社会構成主義的な立場(関係性もしくは言説行為の中に自己がある)からすると、社会的関係性を結ばない「ひきこもり」には自己は存在しない。社会的な関係性が理念的な「ひきこもり」には欠如しているため、関係性の中に自己が現れるならば、「ひきこもり」において、自己は欠損する。このようなことが理論的に導き出される。
社会構成主義以前に支配的であった「パーソナリティ」という考え方に拠ってみても、パーソナリティの不全が指摘できるだろう。秩序(order)が失われた状態である障害(disorder)という状態においても、どのように秩序を失うかという形式が存在している。それらの形式がDSMなどに載っているパーソナリティ障害の類型である。秩序が失われる時にも、その失い方には秩序があるのである。

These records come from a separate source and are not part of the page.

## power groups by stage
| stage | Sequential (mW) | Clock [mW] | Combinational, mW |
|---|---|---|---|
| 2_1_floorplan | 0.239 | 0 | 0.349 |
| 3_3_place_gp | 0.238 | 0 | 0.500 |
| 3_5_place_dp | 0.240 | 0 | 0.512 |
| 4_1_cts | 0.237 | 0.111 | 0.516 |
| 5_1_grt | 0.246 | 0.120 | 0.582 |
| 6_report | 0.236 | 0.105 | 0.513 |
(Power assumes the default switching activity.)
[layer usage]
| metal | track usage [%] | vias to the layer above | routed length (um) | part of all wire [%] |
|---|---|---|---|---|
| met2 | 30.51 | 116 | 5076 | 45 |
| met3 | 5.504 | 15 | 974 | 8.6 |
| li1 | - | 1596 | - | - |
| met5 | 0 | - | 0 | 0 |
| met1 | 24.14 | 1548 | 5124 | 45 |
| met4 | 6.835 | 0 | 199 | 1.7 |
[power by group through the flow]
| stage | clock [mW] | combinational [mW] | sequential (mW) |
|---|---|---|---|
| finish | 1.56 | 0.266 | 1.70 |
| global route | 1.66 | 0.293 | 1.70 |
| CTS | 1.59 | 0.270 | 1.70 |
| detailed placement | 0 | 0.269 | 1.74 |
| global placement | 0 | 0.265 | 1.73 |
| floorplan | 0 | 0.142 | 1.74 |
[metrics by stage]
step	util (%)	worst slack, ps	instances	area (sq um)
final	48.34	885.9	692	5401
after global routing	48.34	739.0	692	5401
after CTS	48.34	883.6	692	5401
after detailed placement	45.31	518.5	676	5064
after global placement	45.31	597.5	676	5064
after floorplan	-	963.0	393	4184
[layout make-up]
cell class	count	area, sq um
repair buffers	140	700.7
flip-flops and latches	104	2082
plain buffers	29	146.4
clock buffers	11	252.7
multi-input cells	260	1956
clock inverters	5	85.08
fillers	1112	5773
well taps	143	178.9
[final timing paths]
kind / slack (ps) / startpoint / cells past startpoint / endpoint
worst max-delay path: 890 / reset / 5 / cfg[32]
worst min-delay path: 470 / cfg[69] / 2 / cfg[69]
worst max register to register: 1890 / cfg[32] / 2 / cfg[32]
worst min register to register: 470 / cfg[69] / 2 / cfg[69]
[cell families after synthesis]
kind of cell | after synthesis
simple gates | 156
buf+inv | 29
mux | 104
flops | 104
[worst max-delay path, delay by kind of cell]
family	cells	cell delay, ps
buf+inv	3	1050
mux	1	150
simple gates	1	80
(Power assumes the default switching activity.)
--- config.mk ---
export PLATFORM = sky130hd
export DESIGN_NAME = srhm_ctrl
export DESIGN_NICKNAME = d
export VERILOG_FILES = /design/src/hdl/srhm_pkg.sv /design/src/hdl/srhm_ctrl.sv
export SDC_FILE = /design/constraint.sdc
export NUM_CORES = 1
export LEC_CHECK = 0
export ABC_AREA = 1
export BUFFER_PORTS_ARGS = -buffer_cell sky130_fd_sc_hd__buf_2
export CELL_PAD_IN_SITES_DETAIL_PLACEMENT = 0
export CELL_PAD_IN_SITES_GLOBAL_PLACEMENT = 1
export CORE_ASPECT_RATIO = 1.4
export CORE_UTILIZATION = 28
export CTS_CLUSTER_DIAMETER = 100
export DETAILED_ROUTE_END_ITERATION = 10
export MAX_ROUTING_LAYER = met4
export PLACE_DENSITY_LB_ADDON = 0.08
export SYNTH_ARGS = -nofsm -noshare
export SYNTH_HDL_FRONTEND = slang
export SYNTH_SLANG_ARGS = --single-unit
--- constraint.sdc ---
create_clock -name clock -period 2.5 [get_ports clock]
set_clock_uncertainty 0.2 [all_clocks]
set_input_delay 0 -clock clock [delete_from_list [all_inputs] [get_ports clock]]
set_output_delay 0 -clock clock [all_outputs]
set_load 0.01 [all_outputs]
### src/rtl/bstio_ram.sv
// Generic single-write, single-read synchronous RAM with registered read data.
module bstio_ram #(
  parameter int WIDTH = 8,
  parameter int DEPTH = 16
) (
  input  logic                             clk,
  input  logic                             wr_en,
  input  logic [$clog2(DEPTH)-1:0]         wr_addr,
  input  logic [WIDTH-1:0]                 wr_data,
  input  logic [$clog2(DEPTH)-1:0]         rd_addr,
  output logic [WIDTH-1:0]                 rd_data
);

  logic [WIDTH-1:0] mem_r [DEPTH];
  logic [WIDTH-1:0] rd_data_r;

  // Write one entry and read one entry through a read data register
  always_ff @(posedge clk) begin
    if (wr_en) begin
      mem_r[wr_addr] <= wr_data;
    end
    rd_data_r <= mem_r[rd_addr];
  end

  assign rd_data = rd_data_r;

endmodule

### config.mk
export PLATFORM = sky130hd
export DESIGN_NAME = bstio_ram
export DESIGN_NICKNAME = d
export VERILOG_FILES = /design/src/rtl/bstio_ram.sv
export SDC_FILE = /design/constraint.sdc
export NUM_CORES = 1
export LEC_CHECK = 0
export ABC_AREA = 1
export BUFFER_PORTS_ARGS = -buffer_cell sky130_fd_sc_hd__clkbuf_2
export CORE_UTILIZATION = 55
export DETAILED_ROUTE_END_ITERATION = 8
export GPL_TIMING_DRIVEN = 0
export HOLD_SLACK_MARGIN = 0.02
export PLACE_DENSITY = 0.72
export RECOVER_POWER = 100
export SLEW_MARGIN = 20
export SYNTH_ARGS = -nofsm -noshare
export SYNTH_HDL_FRONTEND = slang
export SYNTH_SLANG_ARGS = --single-unit
### constraint.sdc
create_clock -name clk -period 1.2 [get_ports clk]
set_input_delay 0.06 -clock clk [delete_from_list [all_inputs] [get_ports clk]]
set_output_delay 0.06 -clock clk [all_outputs]
set_load 0.05 [all_outputs]
==> out/results.tsv <==
stage	metric	value	unit
logic_synthesis	syn_area_per_cell	10.5	µm²
detailed_routing	dr_total_vias	3948	
timing	fmax	0.853	GHz
clock_network	path_clk_slew	0.06	ns
timing	fin_setup_tns	0	ns
finish	post-route-util	65.9	%
detailed_routing	first_pass_iters	7	
timing	grt_setup_unrepaired	no	
global_route	grt_pass1_vias	3831	
logic_synthesis	yosysMostFrequentCell	nand2_1	
clock_network	cts_tree	yes	
finish	diodes	0	
logic_synthesis	ys_seq_area_share	69.4	%
logic_synthesis	synth_top_cell_by_area	edfxtp_1	
status	status	finished, final reports clean	
clock_network	cts_root_buffer	clkbuf_8	
finish	regArea	4000	µm²
timing	finalSetupViolCount	0	
placed_design	hpwl	8.48	mm
floorplanning	io_pins	26	
floorplanning	die_w	104	µm
logic_synthesis	netlist_instances	551	
logic_synthesis	ys_warn_count	0	
floorplanning	initial_core_util	56.4	%
floorplanning	die_area	10900	µm²
logic_synthesis	synth.top_cells.by_area	edfxtp_1 (67%), nand2_1 (11%), nand3_1 (8.4%)	
detailed_routing	drc	0	
logic_synthesis	synth_edf_count	128	
logic_synthesis	synth_commonest_cells	nand2_1 (173), edfxtp_1 (128), inv_1 (100)	
clock_network	clock_sinks	136	
worst_setup_path	crit_path_cell_trace	clkbuf_2	
worst_setup_path	worst_ep_required_time	1.14	ns
detailed_routing	first_iter_violations	570	
global_route	grt_max_degree	17	
detailed_routing	via_per_inst	5.30	
logic_synthesis	synth_flop_cell	edfxtp_1	
clock_network	clock_path_buffers	2	
worst_setup_path	slowest_stage	dfxtp_1	
finish	area_growth_syn_to_layout	16.9	%
timing	maxSlewViolCount	0	
power	p_per_area	1760	nW/µm²
detailed_routing	routed_wl	13.5	mm
finish	n_fill_cell	785	
floorplanning	fp-row-count	37	
run	maxCapViolCount	0	
timing	period_needed	1.17	ns
floorplanning	die_y	104	µm
global_route	antenna_found_initial	0	
clock_network	clock_latency	0.54	ns
logic_synthesis	ys_types	12	
worst_setup_path	path_delay_family	flip-flops	
timing	worst_pin_slew	0.964	ns
worst_setup_path	critPathArrivalTime	1.11	ns
timing	finalHoldViolCount	0	
finish	nets	614	
logic_synthesis	synthArstFlopShare	0	%
global_route	track_usage	26.4	%
worst_hold_path	hold_path.class	primary input to register	
worst_setup_path	critPathCaptureType	output port	
finish	drive_gt1_share	11.3	%
timing	slew_headroom	35.5	%
placed_design	gp_congestion	0.856	
detailed_routing	wire_per_inst	18.1	µm
clock_network	cts_setup_buffers	0	
logic_synthesis	synth-seq-cells	136	
power	peakVddDrop	1.09	mV
logic_synthesis	synthesis.area	5770	µm²
timing	clock_skew	0.00787	ns
global_route	overflow	0	
clock_network	htreeDepth	4	
global_route	grt_first_pass_wirelength	20.5	mm
finish	multiInputGateArea	1210	µm²
floorplanning	core_area	10200	µm²
logic_synthesis	synth_nets	569	
detailed_routing	antenna_left	0	
power	p_leak	0.00291	µW
clock_network	cts_made_buffers	17	
worst_setup_path	cp_max_fo	1	
worst_setup_path	max_stage_delay	0.31	ns
worst_setup_path	critPathKind	register to output port	
logic_synthesis	synth_top_cell_area_share	66.7	%
placed_design	portBuffers	22	
worst_setup_path	crit_path_start_kind	register	
worst_setup_path	path_buf_inv	1	
timing	post-route-period-util	97.7	%
==> worst paths after layout <==
| path | from | slack (ns) | cells after the start | to |
|---|---|---|---|---|
| max reg2reg | mem_r[8][1] | 0.17 | 6 | rd_data[1] |
| min reg2reg | mem_r[5][0] | 0.70 | 6 | rd_data[0] |
| min | wr_addr[0] | 0.14 | 3 | mem_r[1][6] |
| max | rd_data[6] | 0.03 | 1 | rd_data[6] |
==> final cells by class <==
| class | count | share of cell area, % |
|---|---|---|
| inverter | 102 | 5.74 |
| buffer | 24 | 2.51 |
| timing repair buffer | 26 | 2.04 |
| multi-input combinational | 289 | 18.0 |
| tap | 136 | 2.53 |
| clock inverter | 13 | 3.36 |
| clock buffer | 19 | 6.41 |
| sequential | 136 | 59.4 |
==> cell usage in the layout (no fill, tap or decap) <==
master	Yosys	final
clkbuf_4	0	1
edfxtp_1	128	128
clkbuf_16	0	16
buf_1	1	1
dlygate4sd3_1	0	4
bufinv_16	0	6
clkbuf_1	0	11
clkinv_4	0	1
buf_2	13	13
nor2_1	17	17
buf_6	6	6
clkbuf_2	0	11
nand2_1	173	173
clkbuf_8	0	2
clkinv_2	0	3
nand3_1	97	97
inv_2	2	2
buf_4	4	4
dfxtp_1	8	8
inv_1	100	99
nand3b_1	2	2
clkinvlp_4	0	4
==> metrics by stage <==
| stage | setup slack, ns | std cells | area, µm² | hold slack (ns) | total power (µW) |
|---|---|---|---|---|---|
| after floorplan | 0.189 | 551 | 5770 | 0.159 | 5920 |
| final | 0.0282 | 745 | 6740 | 0.137 | 11900 |
| after CTS | 0.0240 | 745 | 6750 | 0.0265 | 11800 |
| after global placement | -0.327 | 709 | 6050 | 0.501 | 6190 |
| after global routing | 0.000109 | 745 | 6740 | 0.176 | 12100 |
| after detailed placement | -0.358 | 709 | 6050 | 0.496 | 6210 |
==> worst reg2reg max path: stages, from the launching register on <==
cell	delay, ns
edfxtp_1	0.37
inv_1	0.07
nand2_1	0.05
nand3_1	0.08
nand3_1	0.11
nand3_1	0.15
nand2_1	0.07
==> where the power goes <==
part           switching [µW]  internal [µW]
sequential               26.8           5310
combinational             585            208
clock                    1920           3840
total                    2530           9360
==> layer usage <==
layer  track usage (%)  vias to the layer above  routed length, µm
met5                 0                        -                  0
met2              40.4                      240               6340
met3              6.58                       34               1490
li1                  -                     1863                  -
met4              11.9                        0                357
met1              35.6                     1811               5320
==> what timing repair did <==
| item | 4_1_cts | 5_1_grt |
|---|---|---|
| endpoints found under the setup margin | 0 | 5 |
| hold endpoints to repair | 23 | 0 |
| gates resized for setup | 0 | 3 |
| hold buffers | 4 | 0 |
==> cell families (layout without fill, tap and decap cells) <==
group	after synthesis	count (layout)	share of synthesized area [%]
buf+inv	126	184	9.52
flops	136	136	69.4
simple gates	289	289	21.0
==> flip-flops by register name (all words and copies together), names as in the netlist <==
name,cells
mem_r,128
rd_data,8
(Power assumes the default switching activity.)
`src/hdl/vrra_pkg.sv`:
```
`timescale 1ns / 1ps
// ----------------------------------------------------------------------------
// vrra_pkg
// types and constants shared by the ring allocator modules
// ----------------------------------------------------------------------------
package vrra_pkg;

    localparam int LINE_CAPACITY_DEF = 1024;
    localparam int ARENA_BYTES_DEF   = 16777216;
    localparam int SEGMENT_BYTES_DEF = 8;

    localparam logic [2:0] CMD_APPEND = 3'd0;
    localparam logic [2:0] CMD_GET    = 3'd1;
    localparam logic [2:0] CMD_SET    = 3'd2;
    localparam logic [2:0] CMD_TRIM   = 3'd3;
    localparam logic [2:0] CMD_CLEAR  = 3'd4;

    typedef struct packed {
        logic [2:0]  cmd;
        logic [7:0]  segment_count;
        logic [15:0] text_length;
        logic [15:0] row_count;
        logic [7:0]  line_flags;
        logic [9:0]  line_index;
    } cmd_item_t;

    typedef struct packed {
        logic [25:0] evicted_rows;
        logic [23:0] record_offset;
        logic        hit;
        logic [15:0] out_length;
        logic [15:0] out_rows;
        logic [7:0]  out_segments;
        logic [7:0]  out_flags;
        logic [10:0] line_count;
        logic [31:0] evicted_total;
    } result_item_t;

    // classified item handed from front to back
    typedef struct packed {
        cmd_item_t   item;
        logic [24:0] rec_bytes;
    } work_item_t;

endpackage

```
`src/hdl/vrra_front.sv`:
```
`timescale 1ns / 1ps
// ----------------------------------------------------------------------------
// vrra_front
// accepts commands, sizes records and queues items for the back end
// ----------------------------------------------------------------------------
module vrra_front #(
    parameter int SEGMENT_BYTES = 8,
    parameter int DEPTH = 2
) (
    input  logic                  clk,
    input  logic                  rst_n,
    input  logic                  start,
    input  vrra_pkg::cmd_item_t   in_item,
    output logic                  busy,
    output logic                  q_valid,
    output vrra_pkg::work_item_t  q_item,
    input  logic                  q_pop
);
    import vrra_pkg::*;

    localparam int PW = (DEPTH > 1) ? $clog2(DEPTH) : 1;

    work_item_t        mem_reg [DEPTH];
    logic [PW-1:0]     wp_reg, rp_reg;
    logic [PW:0]       cnt_reg;
    work_item_t        w;
    logic              push;
    logic [24:0]       sz;

    assign busy    = (cnt_reg == (PW+1)'(DEPTH));
    assign push    = start && !busy;
    assign q_valid = (cnt_reg != '0);
    assign q_item  = mem_reg[rp_reg];

    always_comb
    begin
        sz = 25'(in_item.segment_count) * 25'(SEGMENT_BYTES)
           + 25'(in_item.text_length) + 25'd3;
        w.item = in_item;
        w.rec_bytes = sz & ~25'd3;
    end

    always_ff @(posedge clk)
    begin
        if (push)
        begin
            mem_reg[wp_reg] <= w;
        end
    end

    always_ff @(posedge clk or negedge rst_n)
    begin
        if (!rst_n)
        begin
            wp_reg  <= '0;
            rp_reg  <= '0;
            cnt_reg <= '0;
        end
        else
        begin
            if (push)
            begin
                wp_reg <= (wp_reg == PW'(DEPTH-1)) ? '0 : wp_reg + 1'b1;
            end
            if (q_pop)
            begin
                rp_reg <= (rp_reg == PW'(DEPTH-1)) ? '0 : rp_reg + 1'b1;
            end
            cnt_reg <= cnt_reg + (PW+1)'(push) - (PW+1)'(q_pop);
        end
    end

endmodule

```
`config.mk`:
```
export PLATFORM = sky130hd
export DESIGN_NAME = vrra_front
export DESIGN_NICKNAME = d
export VERILOG_FILES = /design/src/hdl/vrra_pkg.sv /design/src/hdl/vrra_front.sv
export SDC_FILE = /design/constraint.sdc
export NUM_CORES = 1
export LEC_CHECK = 0
export ABC_AREA = 1
export CAP_MARGIN = 30
export CORE_MARGIN = 1
export CORE_UTILIZATION = 30
export CTS_CLUSTER_SIZE = 24
export DETAILED_ROUTE_END_ITERATION = 8
export DONT_BUFFER_PORTS = 1
export PLACE_DENSITY = 0.47
export SKIP_LAST_GASP = 1
export SLEW_MARGIN = 20
export SYNTH_ARGS = -nofsm -noshare
export SYNTH_HDL_FRONTEND = slang
export SYNTH_SLANG_ARGS = --single-unit
export TNS_END_PERCENT = 50
```
`constraint.sdc`:
```
create_clock -name clk -period 4.1 [get_ports clk]
set_input_delay 0.82 -clock clk [delete_from_list [all_inputs] [get_ports clk]]
set_output_delay 0.82 -clock clk [all_outputs]
set_load 0.005 [all_outputs]
```
==> qor.csv, run 1 <==
stage,metric,value,unit
worst_setup_path,slowest_delay,0.86,ns
clock_tree,post_cts_buffers,0,
synth,yosysWarnings,0,
worst_setup_path,r2r_slack,2.37,ns
layout,fillers,2113,
worst_setup_path,crit_type,reg -> out,
layout,syn_to_final_growth,14.3,%
timing,holdWs,0.0871,ns
worst_setup_path,cp_max_fo,43,
timing,finalSetupViolations,0,
synth,syn-cell-area,6630,µm²
route,drt_first_pass_iters,4,
clock_tree,clock-sinks,156,
worst_setup_path,reg2reg_from,cnt_reg[1]$_DFF_PN0_,
route,drt_iter0_drc,216,
synth,ys_types,27,
worst_setup_path,crit_path_end,q_item[11],
layout,fin_cells,732,
worst_setup_path,crit_buf_inv,1,
timing,max_freq,348,MHz
route,wirelength,13.2,mm
die,fp.coreArea,21800,µm²
power_and_ir_drop,powerDensity,680,nW/µm²
timing,rsz0062_at_grt,false,
global_routing,antenna_found_initial,0,
worst_setup_path,crit_required,3.28,ns
power_and_ir_drop,p_leak,2.83,nW
worst_setup_path,cp_cell_sequence,buf_12 -> mux2_2,
worst_setup_path,crit_path_end_kind,output port,
synth,synth_edf_count,152,
worst_setup_path,critPathTopFamily,flip-flops,
global_routing,grt_max_degree,45,
timing,finalHoldViolations,0,
synth,synth_top_area_frac,0.689,
power_and_ir_drop,peakVddDrop,0.000289,V
synth,ys_top_cells_by_area,"edfxtp_1, mux2_2, mux2_4",
layout,largest_reg_flops,152,
clock_tree,cts_buffers,17,
layout,drive_above_1_share,0.279,
timing,worstMarginPinSlew,0.671,ns
route,wire_per_inst,18.1,µm
clock_tree,cts_tree,done,
layout,n_antenna_cell,0,
route,drc_errors,0,
synth,synth_area_per_cell,15.6,µm²
worst_setup_path,cp_slowest_cell,dfrtp_4,
synth,async_reset_ff_frac,0.0256,
synth,netlist.top_cell.by_area,edfxtp_1,
global_routing,gr-usage-all-layers,0.118,
die,start_util,0.305,
timing,fin_crit_sh,0.702,
clock_tree,clk_pin_slew,0.06,ns
worst_setup_path,crit_start,rp_reg$_DFFE_PN0P_,
die,die_area,22700,µm²
die,num_rows,54,
clock_tree,cts_hold_buf,0,
timing,skew,0.00674,ns
placement,io_buffers,0,
placement,place_inst,699,
clock_tree,clockBufferDepth,2,
synth,synth.most_common_cell,edfxtp_1,
layout,final_nets,514,
synth,ys_dominant_reg_cell,edfxtp_1,
worst_setup_path,cp.arrival,2.06,ns
route,via_per_inst,4.40,
die,ios,153,
run_status,outcome,finished clean,
synth,yosysSeqAreaShare,0.704,
die,die_y,151,µm
placement,gp_congestion,0.793,
timing,period_needed,2.88,ns
worst_setup_path,r2r_cells,5,
global_routing,overflow,0,
worst_setup_path,r2r-end,mem_reg[1][33]$_DFFE_PP_,
global_routing,grt_pass1_vias,3188,
synth,synthTopCellsByCount,"edfxtp_1, nand2_1, mux2_2",
clock_tree,cts.htree.levels,4,
route,num_vias,3218,
clock_tree,insertion_delay,0.42,ns
global_routing,grt_pass1_wl,18.9,mm
synth,ys_ff_latch,156,
clock_tree,cts-root-buf,clkbuf_16,
min_path,min_path_type,in -> async,
clock_tree,ctsResizeCount,0,
timing,maxSlewViolCount,0,
worst_setup_path,worst_setup_path_start_kind,register,
route,postRouteAntennaNets,0,
timing,relSlewSlack,0.553,
die,die_w,151,µm
synth,synthCells,424,
layout,fin_util,0.348,
worst_setup_path,crit_cells,2,
flow_run,maxCapViolations,0,
timing,setup_tns,0,ns
placement,place_hpwl,9.16,mm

パーソナリティは社会的なもの*2であるため、社会的に構成されていく。しかし、社会的関係性を失った「ひきこもり」は、そのパーソナリティの構築をする機会を逸し続けてしまう。これはパーソナリティの欠損を意味しているだけではなく、障害(disorder)と呼ばれうるような状態であったとしても、秩序だった秩序の失い方をしていない障害(disorder)に見える。つまり、それが鍋田のいう「欠損モデル」である。それを神経症の概念から捉えるとすれば、「ひきこもり」というものは確かに神経症に分類できるが、それは神経症としては不全(秩序だった秩序の失い方をしていない)ため、「不全型神経症」(鍋田)と呼ぶことになるのであろう。